Monday, Apr. 22, 1946
The Yanks & the Cards
Big League baseball picks up this week exactly where it left off in 1942. Old Ted Lyons is an extreme case, but he is also typical. Ted went off to war three years ago, and it looked like the end of big league ball for him. He had reached 42, which is true antiquity in baseball. Even so, he pitched so well his last year (on Sundays only) with his head and a knuckle ball that Chicagoans used to say: "If every day was Sunday, the White Sox might make it."
Now Ted Lyons, fresh out of the Marines, is back in the line-up at 45. The first Sunday of the season, old Ted Lyons expects to crank up his ancient arm and fire his pet pitch at the St. Louis Browns. For him, and for many another big leaguer, the last three years didn't happen.
The season's opening found every club in the American League out to beat the powerhouse New York Yankees, just like old times. National Leaguers once again had little hope of keeping the St. Louis Cardinals out of first place.
The Yanks Are Coming. The American League was full of old familiar faces--and the rookies hardly had a chance. The Yankees had veterans in every spot but one--pitching. The new Joe Di Maggio (TIME, April 8) had his old home-run habit; Charlie ("Muscle Man") Keller was still denting the fences; and underrated Tommy Henrich was still hitting well.
In the pitchers' pen, the Yankees had only one good prewar model, big Spud Chandler, who could be counted on for heavy duty. But just when three ambitious rivals thought they had uncovered the Yankees' soft spot, the Yanks suddenly uncovered two whizzbang rookies-- string-bean (6 ft. 2 1/2) Clarence Marshall and deadpan Randy Gumpert --in spring training.

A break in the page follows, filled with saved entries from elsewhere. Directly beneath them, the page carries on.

$ cat src/rtl/uart_tx_feeder.sv
// uart_tx_feeder: byte FIFO in front of the 8-bit UART transmitter. Bytes arrive
// over a valid/ready port and are launched one at a time with a single-cycle
// tx_start pulse. The next byte waits until the current frame has finished.
//
// Ports
//   clk, rst_n        clock, asynchronous active-low reset
//   i_wr_valid/i_wr_data/o_wr_ready   producer byte interface
//   i_flush           synchronous clear of the queued bytes
//   i_clr_ovf         synchronous clear of o_overflow
//   i_tx_ready        transmitter idle
//   o_tx_start        one-cycle launch pulse
//   o_tx_data         byte in flight, held until the FSM is back in IDLE
//   o_count           queued bytes (in-flight byte excluded)
//   o_empty/o_full    queue status
//   o_overflow        sticky: write attempted while full
//   o_tx_err          one-cycle pulse when the transmitter never acknowledged
module uart_tx_feeder #(
    parameter int unsigned DEPTH       = 8,
    parameter int unsigned ACK_TIMEOUT = 16
) (
    input  logic                     clk,
    input  logic                     rst_n,
    input  logic                     i_wr_valid,
    input  logic [7:0]               i_wr_data,
    output logic                     o_wr_ready,
    input  logic                     i_flush,
    input  logic                     i_clr_ovf,
    input  logic                     i_tx_ready,
    output logic                     o_tx_start,
    output logic [7:0]               o_tx_data,
    output logic [$clog2(DEPTH):0]   o_count,
    output logic                     o_empty,
    output logic                     o_full,
    output logic                     o_overflow,
    output logic                     o_tx_err
);

    localparam int unsigned AW = $clog2(DEPTH);
    localparam int unsigned CW = AW + 1;
    localparam int unsigned TW = $clog2(ACK_TIMEOUT);

    typedef enum logic [1:0] {
        S_IDLE      = 2'd0,
        S_START     = 2'd1,
        S_WAIT_BUSY = 2'd2,
        S_WAIT_DONE = 2'd3
    } state_t;

    state_t          r_state;
    state_t          w_state_nxt;

    logic [7:0]      r_mem [DEPTH];
    logic [AW-1:0]   r_wp;
    logic [AW-1:0]   r_rp;
    logic [CW-1:0]   r_count;
    logic [CW-1:0]   w_count_nxt;
    logic            r_empty;
    logic            r_full;
    logic            r_wr_ready;
    logic            r_overflow;
    logic            r_tx_start;
    logic [7:0]      r_tx_data;
    logic            r_tx_err;
    logic [TW-1:0]   r_tmr;

    logic            w_push;
    logic            w_pop;
    logic            w_tmr_load;
    logic            w_tmr_dec;
    logic            w_err;

    // Push uses the registered full flag, so a same-edge pop never frees room.
    assign w_push = i_wr_valid && !r_full && !i_flush;

    // FSM state register
    always_ff @(posedge clk or negedge rst_n) begin
        if (!rst_n) begin
            r_state <= S_IDLE;
        end else begin
            r_state <= w_state_nxt;
        end
    end

    // FSM next state
    always_comb begin
        w_state_nxt = r_state;
        case (r_state)
            S_IDLE: begin
                if (!r_empty && i_tx_ready && !i_flush) begin
                    w_state_nxt = S_START;
                end
            end
            S_START: begin
                w_state_nxt = S_WAIT_BUSY;
            end
            S_WAIT_BUSY: begin
                if (!i_tx_ready) begin
                    w_state_nxt = S_WAIT_DONE;
                end else if (r_tmr == '0) begin
                    w_state_nxt = S_IDLE;
                end
            end
            S_WAIT_DONE: begin
                if (i_tx_ready) begin
                    w_state_nxt = S_IDLE;
                end
            end
            default: begin
                w_state_nxt = S_IDLE;
            end
        endcase
    end

    // FSM control outputs; they feed the registered outputs below
    always_comb begin
        w_pop      = 1'b0;
        w_tmr_load = 1'b0;
        w_tmr_dec  = 1'b0;
        w_err      = 1'b0;
        case (r_state)
            S_IDLE: begin
                w_pop = !r_empty && i_tx_ready && !i_flush;
            end
            S_START: begin
                w_tmr_load = 1'b1;
            end
            S_WAIT_BUSY: begin
                if (i_tx_ready) begin
                    if (r_tmr == '0) begin
                        w_err = 1'b1;
                    end else begin
                        w_tmr_dec = 1'b1;
                    end
                end
            end
            default: begin
            end
        endcase
    end

    // Queue occupancy; flush overrides any push or pop
    always_comb begin
        w_count_nxt = r_count;
        if (i_flush) begin
            w_count_nxt = '0;
        end else if (w_push && !w_pop) begin
            w_count_nxt = r_count + CW'(1);
        end else if (!w_push && w_pop) begin
            w_count_nxt = r_count - CW'(1);
        end
    end

    // Pointers, status flags and transmitter-side registers
    always_ff @(posedge clk or negedge rst_n) begin
        if (!rst_n) begin
            r_wp       <= '0;
            r_rp       <= '0;
            r_count    <= '0;
            r_empty    <= 1'b1;
            r_full     <= 1'b0;
            r_wr_ready <= 1'b1;
            r_overflow <= 1'b0;
            r_tx_start <= 1'b0;
            r_tx_data  <= 8'h00;
            r_tx_err   <= 1'b0;
            r_tmr      <= '0;
        end else begin
            r_count    <= w_count_nxt;
            r_empty    <= (w_count_nxt == '0);
            r_full     <= (w_count_nxt == CW'(DEPTH));
            r_wr_ready <= (w_count_nxt != CW'(DEPTH));

            if (i_flush) begin
                r_wp <= '0;
                r_rp <= '0;
            end else begin
                if (w_push) begin
                    r_wp <= r_wp + AW'(1);
                end
                if (w_pop) begin
                    r_rp <= r_rp + AW'(1);
                end
            end

            // Set wins over a same-edge clear
            if (i_wr_valid && r_full && !i_flush) begin
                r_overflow <= 1'b1;
            end else if (i_clr_ovf) begin
                r_overflow <= 1'b0;
            end

            r_tx_start <= w_pop;
            r_tx_err   <= w_err;
            if (w_pop) begin
                r_tx_data <= r_mem[r_rp];
            end

            if (w_tmr_load) begin
                r_tmr <= TW'(ACK_TIMEOUT - 1);
            end else if (w_tmr_dec) begin
                r_tmr <= r_tmr - TW'(1);
            end
        end
    end

    // Storage array; contents are not reset
    always_ff @(posedge clk) begin
        if (w_push) begin
            r_mem[r_wp] <= i_wr_data;
        end
    end

    assign o_wr_ready = r_wr_ready;
    assign o_tx_start = r_tx_start;
    assign o_tx_data  = r_tx_data;
    assign o_count    = r_count;
    assign o_empty    = r_empty;
    assign o_full     = r_full;
    assign o_overflow = r_overflow;
    assign o_tx_err   = r_tx_err;

endmodule
$ cat config.mk
export PLATFORM = sky130hd
export DESIGN_NAME = uart_tx_feeder
export DESIGN_NICKNAME = d
export VERILOG_FILES = /design/src/rtl/uart_tx_feeder.sv
export SDC_FILE = /design/constraint.sdc
export NUM_CORES = 1
export LEC_CHECK = 0
export CORE_ASPECT_RATIO = 1.5
export CORE_MARGIN = 4
export CORE_UTILIZATION = 57
export DETAILED_ROUTE_END_ITERATION = 10
export HOLD_SLACK_MARGIN = 0.05
export PLACE_DENSITY = 0.79
export SLEW_MARGIN = 15
export SYNTH_ARGS = -nofsm -noshare
export SYNTH_HDL_FRONTEND = slang
export SYNTH_SLANG_ARGS = --single-unit
$ cat constraint.sdc
create_clock -name clk -period 2.62 [get_ports clk]
set_input_delay 0.393 -clock clk [delete_from_list [all_inputs] [get_ports clk]]
set_output_delay 0.393 -clock clk [all_outputs]
set_load 0.005 [all_outputs]
## Yosys cells after proc, flatten, opt, wreduce, memory -nomap -nowiden

Memories as Yosys holds them, arrays and structs flattened. A register that Yosys moved wholly into a read port is not among the register bits.
Index checks and enable logic that the tools add are counted.
W data, S select, Z words.

- Input bits: 14
- RAM bits: 64
- Memories: 1
- Output and inout bits: 18
- Register bits: 22

Memories:

| name | depth | width | rd ports | clocked after memory_dff | write ports | line | text |
|---|---|---|---|---|---|---|---|
| r_mem | 8 | 8 | 1 | 1 | 1 | 52 | `logic [7:0] r_mem [DEPTH];` |

- $add $sub $neg: 5
- Mux-type cells: 26
- Reductions and logical operators: 22
- Equality and inequality tests: 8

Operators by type and width:

| operator | number |
|---|---|
| $mux W4 | 5 |
| $mux W1 | 12 |
| $mux W3 | 4 |
| $logic_and A1 B1 Y1 | 8 |
| $logic_not A4 Y1 | 2 |
| $mux W2 | 4 |
| $pmux W2 S4 | 1 |
| $reduce_bool A2 Y1 | 4 |
| $sub A4 B1 Y4 const B | 2 |
| $add A3 B1 Y3 const B | 2 |
| $logic_not A1 Y1 | 6 |
| $add A4 B1 Y4 const B | 1 |
| $eq A2 B2 Y1 const B | 2 |
| $eq A4 B4 Y1 const B | 1 |
| $ne A2 B2 Y1 const B | 2 |
| $ne A4 B4 Y1 const B | 1 |
| $ne A3 B3 Y1 const B | 1 |
| $reduce_and A3 Y1 | 1 |
| $eq A2 B1 Y1 const B | 1 |
| $logic_not A2 Y1 | 1 |

## Longest topological paths before layout

Gate-level depths: netlist of the first run.

- Depth in word-level cells: 9
- Mapped depth: 7

## Worst setup path after synthesis of the first run

OpenSTA, ideal clock, no wires.

- Kind: register -> register
- Start point: register r_full, in the netlist o_full
- End point: memory r_mem[0][0], enable pin
- Required time: 2237 ps
- Path buffers: 1
- Slack: 568 ps
- Arrival: 1669 ps
- Cell stages (with the launch flop): 5
- Cells stage by stage: dfrtp_1 nand2b_1 buf_2 or3_1 nor3_1

- Cells in the longest elaborated chain, start to end: 5

Ends and longest elaborated chain:

| item | line | text |
|---|---|---|
| start: declaration | 58 | `logic r_full;` |
| start signal: assignment | 170 | `r_full <= (w_count_nxt == CW'(DEPTH));` |
| $logic_not A1 Y1 | 73 | `assign w_push = i_wr_valid && !r_full && !i_flush;` |
| $logic_and A1 B1 Y1 (2 in series) | 73 |  |
| $mux W1 | 208 | `if (w_push) begin` |
| $mux W1 (not written as such) | 209 | `r_mem[r_wp] <= i_wr_data;` |
| end: declaration | 52 |  |

No other way between the ends.

## Worst setup path after layout of the first run

- Start point: register r_state[0]
- End point: register r_wr_ready, in the netlist o_wr_ready

- Cells in the longest elaborated chain, start to end: 7
- Elaborated cells on any way between the ends: 9
- Classes of those cells: eq/ne (1); mux (4); reduce/logical (4)

Ends and longest elaborated chain:

| item | line | text |
|---|---|---|
| start: declaration | 49 | `state_t r_state;` |
| start signal: assignment | 80 | `r_state <= w_state_nxt;` |
| $logic_not A2 Y1 (*) | 120 | `case (r_state)` |
| $mux W1 (*) | 120 |  |
| $logic_and A1 B1 Y1 or $logic_not A1 Y1 (tied branches) | 148, 146 |  |
| $mux W4 or $logic_and A1 B1 Y1 (tied branches) | 148, 146 |  |
| $mux W4 (*) | 146 | `end else if (w_push && !w_pop) begin` |
| $mux W4 (*) | 144 | `if (i_flush) begin` |
| via w_count_nxt[2] | 56 | `logic [CW-1:0] w_count_nxt;` |
| $ne A4 B4 Y1 (*) | 171 | `r_wr_ready <= (w_count_nxt != CW'(DEPTH));` |
| end signal: assignment | 171 |  |
| end: declaration | 59 | `logic r_wr_ready;` |

The timed path passes the listed nets; every way through them passes the cells marked *.
A chain may end at the register's enable or synchronous reset.

==> results.cfg, run 1 <==
[die]
initial_core_util = 0.590
die_x_um = 75.1
rows = 36
dieArea_sq_um = 8170
pin_count = 32
core_area_sq_um = 6530
die_h_um = 109

[run_status]
status = complete, no violations

[synth]
ys_ff_latch = 94
yosys_warnings = 0
synth-main-ff-cell = edfxtp_1
syn_inst = 243
synth.avg_cell_area_sq_um = 15.9
synth_top_cell_area_share = 0.499
synth_area_leaders = edfxtp_1, dfrtp_1, mux4_2
ys_types = 37
synth-async-reset-ratio = 0.319
yosysTopAreaCell = edfxtp_1
syn_area_sq_um = 3850
synth_nets = 262
synth_seq_area_share = 0.694
synth_edf_count = 64

[drt]
drt-met1-wl_mm = 2.50
drt_iter0_drc = 124
vias = 2134
drc = 0
wl_mm = 6.80
vias_per_cell = 5.78
wl_met2_mm = 3.83
wl_met3_um = 286
highest_layer = met4
wl_per_cell_um = 18.4
ant_nets = 0
dr.pass1.iters = 4

[cts]
path_clk_slew_ns = 0.09
h-tree-depth = 3
post-cts-setup-buffers = 0
root_buffer = clkbuf_8
clockBufferDepth = 2
cts_tree = done
cts_buffers = 9
postCtsResizedCells = 0
holdBufCountCts = 0
cts.sinks = 94
clock_latency_ns = 0.38

[layout]
fin_area_sq_um = 4510
drive_gt1_frac = 0.181
fin_util = 0.690
final_nets = 307
areaGrowthSynthToFinish_pct = 16.9
diodes = 0

[power]
finalPower_mw = 3.43
p_leak_nw = 1.61
vdd_drop_max_uv = 446
powerDensity_nw_per_um2 = 762

[global_routing]
grt_pass1_vias = 2212
antenna_found_initial = 0
grt_pass1_wl_mm = 10.9
grt_use_total = 0.190
grt_max_degree = 31
overflow = 0

[placement]
place_area_sq_um = 4310
io_buffers = 31
gp_congestion = 0.813
hpwl_mm = 4.69

[worst_setup_path]
critPathLaunch = r_state[0]$_DFFE_PN0P_
crit_path_start_kind = register
worst_setup_path_end_kind = register
rrSetupSlack_ns = 0.68
critPathMaxFanout = 12
worstPathArrival_ns = 2.24
worstPathRequired_ns = 2.92
r2r_end = o_wr_ready$_DFF_PN1_
r2r_cells = 5
r2r-start = r_state[0]$_DFFE_PN0P_
crit_type = reg -> reg

[sta]
hold_violations = 0
grt_setup_unrepaired = false
worst_pin_slew_ns = 0.787
hold_slack_ns = 0.403
clock_skew_ns = 0.0107
max_slew_margin = 0.475
setup_viol = 0
final.min_clock_period_ns = 1.94
fmax_mhz = 516
final_max_slew_viol_count = 0
fin_crit_sh = 0.740
fin_setup_tns_ns = 0

[min_path]
hp-class = in -> async

[job]
max-cap-violations = 0
-- cells in the final DEF, fill, tap and decap left out, types with 2 or more instances in the layout --
| master | n |
|---|---|
| nand3_1 | 3 |
| or3_1 | 2 |
| dfstp_2 | 2 |
| dfrtp_1 | 28 |
| clkdlybuf4s50_1 | 31 |
| edfxtp_1 | 64 |
| xor2_1 | 2 |
| inv_6 | 3 |
| nor3_1 | 6 |
| nand2b_1 | 5 |
| nand2_1 | 22 |
| buf_4 | 15 |
| nor2_1 | 19 |
| o21ai_0 | 9 |
| a21oi_1 | 4 |
| nor4_1 | 3 |
| xnor2_1 | 5 |
| clkbuf_8 | 10 |
| nor2b_1 | 3 |
| mux4_2 | 16 |
| nor3b_1 | 2 |
| inv_1 | 9 |
| mux2i_1 | 9 |
| ha_1 | 5 |
-- how the worst max path moves through the flow --
stage,endpoint,slack [ns],cells past startpoint
3_5_place_dp,o_wr_ready$_DFF_PN1_,0.37,6
3_3_place_gp,o_wr_ready$_DFF_PN1_,0.42,6
5_1_grt,o_empty$_DFF_PN1_,0.54,6
4_1_cts,o_wr_ready$_DFF_PN1_,0.67,5
2_1_floorplan,r_mem[0][0]$_DFFE_PP_,0.57,4
6_report,o_wr_ready$_DFF_PN1_,0.68,5
-- power by group --
part | total (mW) | switching [mW] | internal, mW | leakage [nW]
combinational | 0.625 | 0.275 | 0.350 | 0.554
clock | 0.945 | 0.506 | 0.440 | 0.103
sequential | 1.86 | 0.132 | 1.73 | 0.956
total | 3.43 | 0.912 | 2.52 | 1.61
-- logic make-up (layout without fill, tap and decap cells) --
logic type,after synthesis,in the layout,share of synthesized area
adder cells (fa/ha/maj),5,5,0.0162
AND/OR/NAND/NOR,68,68,0.0870
flip-flops,94,94,0.694
XOR/XNOR,7,7,0.0159
multiplexers,27,27,0.124
AO/OA/AOI/OAI,21,21,0.0373
buffers and inverters,21,71,0.0256
-- sequential cells by signal, summed over array words and instances, names as in the netlist --
signal / flops
r_rp: 3
o_tx_start: 1
r_tmr: 4
r_mem: 64
o_overflow: 1
o_wr_ready: 1
o_empty: 1
o_tx_data: 8
r_wp: 3
o_count: 4
o_full: 1
o_tx_err: 1
r_state: 2
-- synthesized netlist by cell type (all sizes together), types with 5 or more instances --
library cell,instances
o21ai,9
ha,5
xnor2,5
edfxtp,64
nand2,22
dfrtp,28
clkbuf,5
mux4,16
buf,7
inv,9
mux2i,9
nand2b,5
nor2,19
nor3,6
-- per-layer routing --
metal  GRT usage  up-vias
met2       0.344       47
li1            -      993
met4       0.103        0
met1       0.194     1079
met3      0.0489       15
met5           0        -
-- critical path, cell delays in order (launching register included) --
cell and delay [ns]:
dfrtp_1 0.49, nor4b_4 0.31, buf_4 0.25, a31oi_4 0.10
mux2_4 0.33, or3b_1 0.38
-- layout make-up --
type,instances,area [sq um]
sequential,94,2680
fill,441,2030
multi-input combinational,128,1080
timing repair buffer,46,423
clock buffer,12,166
tap,76,95.1
inverter,9,33.8
clock inverter,4,32.5
-- per-stage QoR --
step | worst slack (ns) | instances
finish | 0.682 | 369
global route | 0.542 | 369
CTS | 0.674 | 369
detailed placement | 0.368 | 353
global placement | 0.417 | 353
floorplan | 0.568 | 243
Power figures use the tool's default switching activity.
==> run 2, diff against run 1 <==
Clock period 2.62 ns to 2 ns, I/O delays scaled along.
==> run 2 against run 1 <==
  * Cell area rose by 4.0%
  * Wire length increased by 1.8%
  * Sequential power is 29% higher
  * Global-route usage shrank 0.29 points
  * Power up 34%
  * Highest routed layer unchanged
  * Core utilization rose by 2.7 points
  * First-iteration DRC count rose by 35%
  * Flip-flop and latch count is the same
  * Via count increased by 1.9%
  * Largest power group unchanged
  * Maximum frequency increased by 1.5%
==> results.cfg, run 2 (synthesis results as in run 1) <==
[run_status]
status = complete, no violations

[worst_setup_path]
worstPathArrival_ns = 2.18
max_stage_delay_ns = 0.42
crit_chain = nor4b_4 -> buf_4 -> nor3_1 -> a21oi_1 -> mux2_2 -> nor3_1
cp_common_cell = nor3_1
worst_setup_path_end_kind = register
crit_family = simple AND/OR/NAND/NOR gates
crit_path_start_kind = register
worst-path-buf-inv = 1
crit_slowest_cell = dfrtp_1
critPathMaxFanout = 9
worstPathRequired_ns = 2.27
crit_type = reg -> reg

[power]
p_sw_frac = 0.266
p_switching_mw = 1.22
p_int_mw = 3.37
combPwrFrac = 0.214
finalPower_mw = 4.59
powerDensity_nw_per_um2 = 980
p_leak_nw = 1.72
vdd_drop_max_uv = 931
clock_power_share = 0.264
seqPwrFrac = 0.522

[sta]
grt_setup_unrepaired = false
final_max_slew_viol_count = 0
fmax_mhz = 524
final.min_clock_period_ns = 1.91
fin_crit_sh = 0.954
worst_pin_slew_ns = 0.555
hold_slack_ns = 0.316
max_slew_margin = 0.630
hold_violations = 0
setup_viol = 0
fin_setup_tns_ns = 0
clock_skew_ns = 0.0133

[drt]
wl_mm = 6.93
vias_per_cell = 5.59
drt_iter0_drc = 167
drt-met1-wl_mm = 2.75
vias = 2175
wl_met3_um = 233
ant_nets = 0
dr.pass1.iters = 4
drc = 0
wl_met2_mm = 3.83
highest_layer = met4
wl_per_cell_um = 17.8

[layout]
largest_reg_flops = 64
final_common_cell = edfxtp_1
diodes = 0
areaGrowthSynthToFinish_pct = 21.6
fillers = 445
drive_gt1_frac = 0.240
fin_util = 0.717
top_register = r_mem
final_nets = 327
fin_cells = 389
mostFrequentLayoutCells = edfxtp_1, buf_4, clkdlybuf4s50_1

[global_routing]
antenna_found_initial = 0
grt_pass1_vias = 2183
grt_pass1_wl_mm = 10.9
grt_use_total = 0.187
grt_max_degree = 31
overflow = 0

[placement]
io_buffers = 31
hpwl_mm = 4.88
gp_congestion = 0.835
post-place-cells = 373

[cts]
cts.sinks = 94
clockBufferDepth = 2
post-cts-setup-buffers = 0
cts_buffers = 9
postCtsResizedCells = 0
clock_latency_ns = 0.36
holdBufCountCts = 0
root_buffer = clkbuf_8
cts_tree = done
path_clk_slew_ns = 0.10
h-tree-depth = 3

[die]
rows = 36
core_area_sq_um = 6530
initial_core_util = 0.590
die_x_um = 75.1
dieArea_sq_um = 8170
die_h_um = 109
pin_count = 32

[job]
max-cap-violations = 0

[min_path]
hp-class = in -> async
-- run 2: worst reg2reg max path, stage by stage, from the launching register on --
cell and delay [ns]:
dfrtp_1 0.42, nor4b_4 0.32, buf_4 0.23, nor3_1 0.07, a21oi_1 0.17, mux2_2 0.39
nor3_1 0.24
-- run 2: final cells by class --
class	instances	area, sq um	share of cell area
Multi-Input combinational cell	128	1080	0.232
Timing Repair Buffer	66	598	0.128
Clock inverter	6	48.8	0.0104
Sequential cell	94	2680	0.571
Clock buffer	10	149	0.0318
Tap cell	76	95.1	0.0203
Inverter	9	33.8	0.00721
-- run 2: path summary, 6_finish.rpt --
kind                                                from                       end  slack, ns  cells past startpoint
worst max-delay path              r_state[0]$_DFFE_PN0P_         o_empty$_DFF_PN1_       0.09                      6
worst min-delay path                               rst_n    o_overflow$_DFFE_PN0P_       0.32                      2
worst max register to register    r_state[0]$_DFFE_PN0P_         o_empty$_DFF_PN1_       0.09                      6
worst min register to register  o_tx_data[2]$_DFFE_PN0P_  o_tx_data[2]$_DFFE_PN0P_       0.49                      2
max in group asynchronous                          rst_n      o_wr_ready$_DFF_PN1_       1.34                      2
min in group clk                o_tx_data[2]$_DFFE_PN0P_  o_tx_data[2]$_DFFE_PN0P_       0.49                      2
-- run 2: metrics by stage --
step | setup slack [ns] | cell area, sq um
after CTS | 0.0596 | 4680
after floorplan | 0.135 | 3860
after global routing | 0.0307 | 4680
after global placement | -0.147 | 4490
after detailed placement | -0.254 | 4490
final | 0.0912 | 4680
-- run 2: power groups by stage --
stage / combinational (mW) / clock (mW) / sequential, mW
detailed placement: 0.995 / 0 / 2.44
global placement: 0.972 / 0 / 2.43
global route: 1.09 / 1.32 / 2.42
floorplan: 0.520 / 0 / 2.42
finish: 0.982 / 1.21 / 2.40
CTS: 0.999 / 1.24 / 2.40
-- run 2: layer usage --
layer  GRT usage  vias to the layer above
met1       0.222                     1091
met5           0                        -
met2       0.333                       46
met3      0.0332                        8
li1            -                     1030
met4      0.0713                        0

In Detroit, the Tigers were long on pitching, led by Hal Newhouser; long on hitting (if cocky Slugger Dick Waken eld hit the way he talked, he would lead the league). But the Tigers had a sieve for an infield.
In Boston, eternally hopeful Red Sox fans pinned large hopes on a pair of reclaimed pets--slim-jim Slugger Ted Williams and chunky Bobby Doerr--and didn't see that their Sox were down at third base and right field, and only at half-mast in pitching.
The Cleveland Indians had the league's best four-man pitching staff--Bob Feller, Steve Gromek, Red Embree, Allie Reynolds--and the league's best shortstop, Player-Manager Lou Boudreau.
No one saw how the frisky Washington Senators, who have burnt up the spring-exhibition circuit with 21 wins and ten defeats, could be kept out of the American League first division. Almost sure shots for the second-division underworld were the White Sox, the Browns (whose brief period of glory--the pennant in 1944 --was definitely over) and Connie Mack's Athletics.
After the Cards. In the National League, it was leathery-faced Eddie Dyer's first season as a big league manager; if his Cardinals won, everyone would say they couldn't have missed with all that talent; if they lost, it would be all his fault. Said he gloomily, to anyone who would listen: "I need an A-1 catcher. My pitchers. . . ."
Eddie Dyer had so many pitchers he needed toes and fingers to count them. Most promising: a 30-year-old Oklahoma newcomer, chisel-chinned ex-Corporal Fred Martin, who has poise, a sizzling fastball, a good curve, a tricky sinker and, most important of all, control. Everywhere Manager Dyer looked he saw more talent than he could use. His problem: which players--especially which pitchers--to sell.
Unlike the American League, which had almost no spring rookies to rave about, the National League was full of them. One even crept into the solid Cardinal lineup: Dick Sisler, (batting .443) son of the great George Sisler, pushed Ray Sanders (batting .192) off first base. After the Cardinals, the National League lineup looked like this:
The Cubs, who hadn't fattened their 1945 roster much except for pitching. Manager Charlie Grimm would still have Batting Champion Phil Cavarretta.
The Dodgers, whose loud Lippy Leo Durocher threatened to jettison his ancient outfield--Walker, Galan and Rosen --and gamble on three rambunctious rookies named Carl Furill, Gene Hermanski and Dick Whitman. With Mickey Owen in Mexico, he would depend on Rookie Ferrell Anderson behind the plate. The Dodgers were pointing mainly for 1947.
The Giants, who were slow, but powerful at the plate. Everything depended on whether their new, $175,000 catcher, Walker Cooper, could steady a jittery pitching staff.
The Braves might make the first division if Billy Southworth's methodical magic worked and Mort Cooper's ailing arm got well. Pittsburgh and Cincinnati seemed to be heading for the lower half. The biggest little effort would come from the Phillies, managed by onetime Yankee Ben Chapman. They had corralled every available has-been from both leagues, to try to get out of the cellar.